Support
•
Ramai dalam gedung pameran memaksa indra penglihatan harus fokus mencari seseorang. Di tempat kemenangan, di tengah kerumunan, ada seseorang yang menjadi tujuan—alasan gadis memakai kemeja biru muda bermotif garis datang. Di balik pengagungan kata selamat dan jabat tangan, Lea memperhatikan Rafael dari kejauhan. Senyum lelaki itu, tidak pernah berubah.
Seolah tatapan memberi afirmasi telepati, mata mereka seketika bertemu. Lea membeku.
~
Musim hujan kembali datang. Kalau dulu juara dua, sekarang muka kerennya terpampang diantara pigura-pigura tak kalah mengagumkan. Juara 1 Fotografi Remaja Nasional. Berdiri di depan dinding besar lobi SMA Laskar Angkasa, Rafael mengukir senyumnya.
"Muka gua nggak mungkin pernah ada di sana," ujar Alsa menurunkan lipatan tangan.
Rafael menoleh ke belakang, ia baru tahu kalau Alsa sejak tadi berdiri di sebelahnya. Dan setelahnya, memilih pergi. Tanpa cerita, Rafael juga dapat merasakan ada hawa kesal berselimut. Rafael menyusul tenang. "Alsa, ayo ke kafetaria. Gue traktir minum."

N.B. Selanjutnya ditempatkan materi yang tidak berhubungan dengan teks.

## config.mk

```make
export PLATFORM = sky130hd
export DESIGN_NAME = cpd_sqrt_stage
export DESIGN_NICKNAME = d
export VERILOG_FILES = /design/src/hw/rtl/cpd_pkg.sv /design/src/hw/rtl/cpd_sqrt_stage.sv
export SDC_FILE = /design/constraint.sdc
export NUM_CORES = 1
export LEC_CHECK = 0
export BUFFER_PORTS_ARGS = -buffer_cell sky130_fd_sc_hd__buf_2
export CORE_ASPECT_RATIO = 0.8
export CORE_UTILIZATION = 40
export CTS_CLUSTER_DIAMETER = 30
export DETAILED_ROUTE_END_ITERATION = 8
export PLACE_DENSITY_LB_ADDON = 0.3
export SYNTH_ARGS = -nofsm -noshare
export SYNTH_HDL_FRONTEND = slang
export SYNTH_SLANG_ARGS = --single-unit
export TNS_END_PERCENT = 5
```

## constraint.sdc

```tcl
create_clock -name clk -period 0.8 [get_ports clk]
set_input_delay 0.2 -clock clk [delete_from_list [all_inputs] [get_ports clk]]
set_output_delay 0.2 -clock clk [all_outputs]
set_load 0.02 [all_outputs]
```

## src/hw/rtl/cpd_pkg.sv

```systemverilog
`timescale 1ns / 1ps

package cpd_pkg;

    localparam int MAX_POINTS  = 256;
    localparam int CNT_W       = $clog2(MAX_POINTS + 1);
    localparam int COORD_W     = 16;
    localparam int SQR_W       = 2 * COORD_W;
    localparam int SQ_W        = SQR_W + 1;
    localparam int BEST_W      = SQ_W + 1;
    localparam int ROOT_W      = (SQ_W + 1) / 2;
    localparam int SQRT_STAGES = ROOT_W;

    localparam logic [BEST_W-1:0] BEST_NONE  = '1;
    localparam logic [BEST_W-1:0] SQRT_BIT0  = BEST_W'(1) << (2 * (SQRT_STAGES - 1));
    localparam logic [CNT_W-1:0]  CNT_FULL   = CNT_W'(MAX_POINTS);

    typedef struct packed {
        logic signed [COORD_W-1:0] x;
        logic signed [COORD_W-1:0] y;
    } point_t;

    // point item travelling along the row of cells
    typedef struct packed {
        point_t             pt;
        logic [CNT_W-1:0]   left;    // stored cells still to compare against
        logic               placed;  // already dropped into a cell
        logic               last;
        logic               ovf;
        logic               nopair;
        logic [BEST_W-1:0]  best;
    } tok_t;

    // one step of the square-root pipe
    typedef struct packed {
        logic [BEST_W-1:0]  rem;
        logic [BEST_W-1:0]  root;
        logic [BEST_W-1:0]  bitv;
        logic [SQ_W-1:0]    sq;
        logic               nopair;
        logic               ovf;
    } sqrt_t;

endpackage

```

## src/hw/rtl/cpd_sqrt_stage.sv

```systemverilog
`timescale 1ns / 1ps

module cpd_sqrt_stage
    import cpd_pkg::*;
(
    input  logic  clk,
    input  logic  rst_n,
    input  logic  in_valid,
    input  sqrt_t in_s,
    output logic  out_valid,
    output sqrt_t out_s
);

    logic [BEST_W-1:0] trial;
    sqrt_t             s_next;
    logic              valid_reg;
    sqrt_t             s_reg;

    assign trial = in_s.root + in_s.bitv;

    // one result bit: subtract the trial value where it fits
    always_comb
    begin
        s_next      = in_s;
        s_next.bitv = in_s.bitv >> 2;
        if (in_s.rem >= trial)
        begin
            s_next.rem  = in_s.rem - trial;
            s_next.root = (in_s.root >> 1) + in_s.bitv;
        end
        else
        begin
            s_next.root = in_s.root >> 1;
        end
    end

    always_ff @(posedge clk or negedge rst_n)
    begin
        if (!rst_n)
        begin
            valid_reg <= 1'b0;
        end
        else
        begin
            valid_reg <= in_valid;
        end
    end

    always_ff @(posedge clk)
    begin
        s_reg <= s_next;
    end

    assign out_valid = valid_reg;
    assign out_s     = s_reg;

endmodule

```

Word-level counts from Yosys, hierarchy flattened
Index checks and enable logic that the tools add are counted.

$add $sub $neg: 3. $lt $le $gt $ge: 1. Mux-type cells: 2.

Operators by type and width (count): adder 33 x 34 -> 34 bit (1); adder 34 bit (1); greater-or-equal comparator 34 bit (1); two-way mux 34 bit (1); subtractor 34 bit (1); two-way mux 33 bit (1).

Bits in registers: 136. Input bits: 140. Output and inout bits: 138. Logic and storage cells: 14.

Logic depth before layout (Yosys ltp)
Depth in word-level cells: 3. Depth in mapped cells: 21. Depth with buffers taken out: 20.

Worst setup path after synthesis
No wires, ideal clock.

Kind: input to register. Start: input in_s[42] (netlist bit). End: register s_reg (netlist bit out_s[127]). Cell stages on the path: 19. Library setup time: 0.121 ns. Slack: -3.909 ns. Data required time: 0.679 ns. Data arrival time: 4.588 ns. Buffers on the path: 2. Path through: ha_1 a21o_1 or3_1 o32ai_1 o21ai_0 o211ai_1 or3b_2 a21oi_1 xor2_1 ha_1 clkbuf_1 nand4_1 or3_1 nor3_1 a21oi_1 o311a_4 o21ai_4 buf_6 mux2_2.

RTL lines: start, declared (RTL line cpd_sqrt_stage.sv:9) `input sqrt_t in_s,`; end signal, assigned (RTL line cpd_sqrt_stage.sv:51) `s_reg <= s_next;`; end, declared (RTL line cpd_sqrt_stage.sv:17) `sqrt_t s_reg;`.

==> qor_table.md <==
| Item | Reported | Unit |
|:---|:---|:---|
| Result of the run | finished, violations left | - |
| Failing checks | negative setup slack | - |
| P_leak | 8.04 | nW |
| Worst min-delay path class | primary input to flip-flop | - |
| Max Freq | 234 | MHz |
| Detail Placement HPWL | 25600 | um |
| Path length in cells of the critical path | 21 | - |
| Crit Path Class | primary input to flip-flop | - |
| Number of max-slew violations in the final report | 0 | - |
| Routed WL | 36000 | um |
| Final worst setup slack | -3.47 | ns |
| Post-Route Hold Slack | 0.00476 | ns |
| Cell family contributing the most delay on the critical path | compound AO/OA/AOI/OAI gates | - |
| Global-route wire length before repair | 55100 | um |
| IO Pins | 278 | - |
| Slowest stage cell on the critical path | sky130_fd_sc_hd__or3_1 | - |
| Yosys top cell by area | sky130_fd_sc_hd__dfxtp_1 | - |
| # setup viols final | 204 | - |
| Global-route usage over all layers | 30.4 | % |
| Average cell area after synthesis | 8.91 | um^2 |
| Rel. slew slack | 59.6 | % |
| Final non-filler cell total | 2075 | - |
| Sink count of the clock tree | 136 | - |
| Required time of the critical path | 1.13 | ns |
| Final critical delay including setup and external delays | 4.27 | ns |
| Vias in the first global route | 10900 | - |
| Placed standard-cell area | 13800 | um^2 |
| Buffers & Inverters on Critical Path | 5 | - |
| Gate Count Post-Synth | 1026 | - |
| Final GP Congestion | 0.970 | - |
| Worst setup path endpoint | out_s[80]$_DFF_P_ | - |
| Horiz. Die Dim | 171 | um |
| TritonCTS clock tree | done | - |
| Synth async-reset ratio | 0.735 | % |
| Critical path capture point type | flip-flop | - |
| Number of enable flip-flop cells after synthesis | 0 | - |
| Effective utilization at floorplan | 40.7 | % |
| Std cell rows | 49 | - |
| Count of routing violations after the opening detailed-route iteration | 709 | - |
| Number of warning messages in the yosys log | 0 | - |
| H-tree depth | 4 | - |
| Clock Path Buffers | 2 | - |
| Clock input transition at the sequential cells of the worst setup and hold paths | 0.07 | ns |
| Total die area | 23500 | um^2 |
| Peak per-stage delay on the critical path | 0.41 | ns |
| Setup repair after global routing missed its margin | true | - |
| Clock tree root buffer cell | sky130_fd_sc_hd__clkbuf_16 | - |
| Count of buffers inserted at the top-level ports | 275 | - |
| Crit path launch type | primary input | - |
| Max-Cap Viols | 0 | - |
| Post-detailed-route DRC marker count | 0 | - |
| Number of storage elements in the synthesis netlist | 136 | - |
| P per Cell Area | 2330 | nW/um^2 |
| Final hold vios | 0 | - |
| Most frequently used flop master after synthesis | sky130_fd_sc_hd__dfxtp_1 | - |
| Crit path from | in_s[42] | - |
| Total non-filler cell area in the finished layout | 16600 | um^2 |
| WL/cell | 17.4 | um |
| Share of post-route cells with drive strength above 1 | 56.3 | % |
| Count of TritonRoute iterations in the first routing pass | 6 | - |
| Average via count per standard cell | 5.26 | - |
| Worst path arrival time | 4.60 | ns |
| Total Power | 38.6 | mW |
| Total placed cells including tap cells | 1956 | - |
| Ratio of final minimum period to clock period | 533 | % |
| Cts bufs inserted | 17 | - |
| Number of nets with antenna violations after routing | 0 | - |
| Top-area cell type share of the netlist area | 29.6 | % |
| Worst IR drop on VDD | 1440 | uV |
| Pin count of the biggest net entering global routing | 18 | - |
| Remaining global-route overflow | 0 | - |
| Transition time of the tightest slew-check pin | 0.600 | ns |
| Overall die height | 137 | um |
| Proportion of synthesized chip area in sequential cells | 29.8 | % |
| Growth of design area from synthesis to finish | 81.1 | % |
| Total core area | 22400 | um^2 |
| Worst Path Max Fanout | 12 | - |
| Cell types with the largest area share after synthesis | sky130_fd_sc_hd__dfxtp_1 30%, sky130_fd_sc_hd__ha_1 14%, sky130_fd_sc_hd__mux2_2 7.0%, sky130_fd_sc_hd__a21oi_1 4.8%, sky130_fd_sc_hd__a21o_1 4.2% | - |
| Initial antenna violation count | 2 | - |
| Critical path cell sequence | buf_8 -> ha_4 -> buf_6 -> a41o_1 -> a221oi_2 -> o221ai_2 -> o211ai_1 -> a311oi_2 -> buf_4 -> a211o_1 -> xnor2_2 -> ha_4 -> nand4_1 -> or3_1 -> nor3_2 -> a21oi_2 -> o311a_4 -> o21ai_4 -> buf_6 -> buf_12 -> mux2_2 | - |
| Sum Neg Setup Slack | -271.09 | ns |
| Via Count | 10900 | - |
| Count of unique library cells instantiated by Yosys | 67 | - |
| Cell area after synthesis | 9140 | um^2 |
| Nets | 1996 | - |
[what timing repair did]
action,in CTS,in global routing
endpoints found under the hold margin,51,1
endpoints found under the setup margin,204,204
gates resized for setup,460,30
setup buffers,26,8
hold buffers,51,1
pin swaps,18,22
cloned,3,0
[registers in the layout, indices dropped and copies added (netlist names)]
signal and cells:
out_valid 1, out_s 135
[cell type report]
| type | instances | area, um^2 |
|---|---|---|
| multi-input cells | 813 | 6530 |
| clock buffers | 17 | 425 |
| clock inverters | 15 | 170 |
| diodes | 3 | 7.51 |
| well taps | 306 | 383 |
| flip-flops and latches | 136 | 2890 |
| repair buffers | 742 | 5990 |
| fillers | 1596 | 5880 |
| inverters | 43 | 161 |
[synth_stat cells (7+ instances only)]
master / n
sky130_fd_sc_hd__o211ai_1: 18
sky130_fd_sc_hd__mux2_2: 57
sky130_fd_sc_hd__nand2b_1: 12
sky130_fd_sc_hd__nand2_1: 69
sky130_fd_sc_hd__o21bai_1: 10
sky130_fd_sc_hd__xnor2_1: 40
sky130_fd_sc_hd__or3_1: 8
sky130_fd_sc_hd__xor2_1: 34
sky130_fd_sc_hd__o21ai_0: 57
sky130_fd_sc_hd__a211oi_1: 15
sky130_fd_sc_hd__inv_1: 43
sky130_fd_sc_hd__nor3_1: 21
sky130_fd_sc_hd__clkbuf_1: 27
sky130_fd_sc_hd__nand4_1: 17
sky130_fd_sc_hd__and3_1: 7
sky130_fd_sc_hd__o31ai_1: 10
sky130_fd_sc_hd__a21o_1: 51
sky130_fd_sc_hd__nor2b_1: 9
sky130_fd_sc_hd__ha_1: 100
sky130_fd_sc_hd__dfxtp_1: 135
sky130_fd_sc_hd__or2_2: 8
sky130_fd_sc_hd__nor2_1: 47
sky130_fd_sc_hd__and2_1: 9
sky130_fd_sc_hd__a31oi_1: 12
sky130_fd_sc_hd__o21a_1: 17
sky130_fd_sc_hd__a21oi_1: 87
sky130_fd_sc_hd__nand3_1: 20
[per-stage QoR]
step           worst slack, ns  utilization (%)
6_report                 -3.47             73.8
5_1_grt                  -3.62             73.8
2_1_floorplan            -3.38                -
3_3_place_gp             -3.95             61.4
4_1_cts                  -3.27             73.5
3_5_place_dp             -3.97             61.4
[logic make-up after synthesis]
logic type,after synthesis,share of synthesized area (%)
compound gates,325,23.6
simple gates,245,13.4
flops,136,29.8
fa+ha+maj,103,14.3
buf+inv,78,3.78
xor+xnor,74,7.09
mux,64,7.83
other cells,1,0.0410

"Nggak minat," jawab Alsa.
"Nolak artinya setuju, yuk!" Rafael terus membujuk dan berulang kali menghalangi langkah Alsa.
Alsa pun berhenti, dan Rafael langsung memintanya mengikuti dengan gerakan dagu santai.
~
"Sodara-sodara, hari kebesaran bagi sahabat semua orang. Rafael Ardianta fotografernya Laskar Angkasa Juara, baru saja—" Bagas melotot ketika potongan ayam spicy tiba-tiba masuk ke dalam mulutnya yang terbuka.
Alsa mendelik saat baru tiba di bangku pojok kafetaria, langsung disuguhkan suara yang kian merusak kedamaian hatinya. Ia sudah menduga di agenda bujukan Rafael tentu ada anggota study group yang lain. Telah duduk dan memesan.
Rafael duduk di kursi setelah menyumpal mulut sahabatnya. "Lebih keras lagi pakai mikrofon sekolah, Gas. Ada yang nganggur di auditorium."
Bagas tidak ambil pusing, mengunyah ayam. Dan, sesekali ia melirik Alsa di sebelah Dhira. Tidak ada yang menarik, selain tampang bersungut-sungut. "Bola basket aja kalau nggak dilap, bakal kusut. Apalagi muka yang selalu ditekuk, bakal keriput."
Tawa Bagas menggelegar. Memecah keheningan.
Alsa menginjak kasar sepatu Bagas di bawah meja. Tempat duduk mereka berhadapan.
"Penyihir lo, Al!" seru Bagas.
Alsa melotot tidak suka. Ia ulangi lagi aksinya tapi Bagas lebih dulu menjauhkan sepatunya.
Beruntung sebelum suasana semakin runyam, pesanan makanan dan minuman Alsa datang. Rafael membantu menggeserkan di meja.
"Setelah juara, selanjutnya lo mau foto apalagi, El? Terbang ke Amazon? Buat ambil gambar ikan piranha?" tanya Bagas menggigit kentang goreng.
Rafael membalas, "Terbang ke Ujung Kulon, buat ambil foto kembaran lo. Badak bercula satu."
"Monyet lo, El!" Bagas menimpuk kepala sahabatnya dengan kertas wadah kentang goreng yang telah kosong.
Rafael tertawa lepas. Sementara Alsa menyunggingkan senyum.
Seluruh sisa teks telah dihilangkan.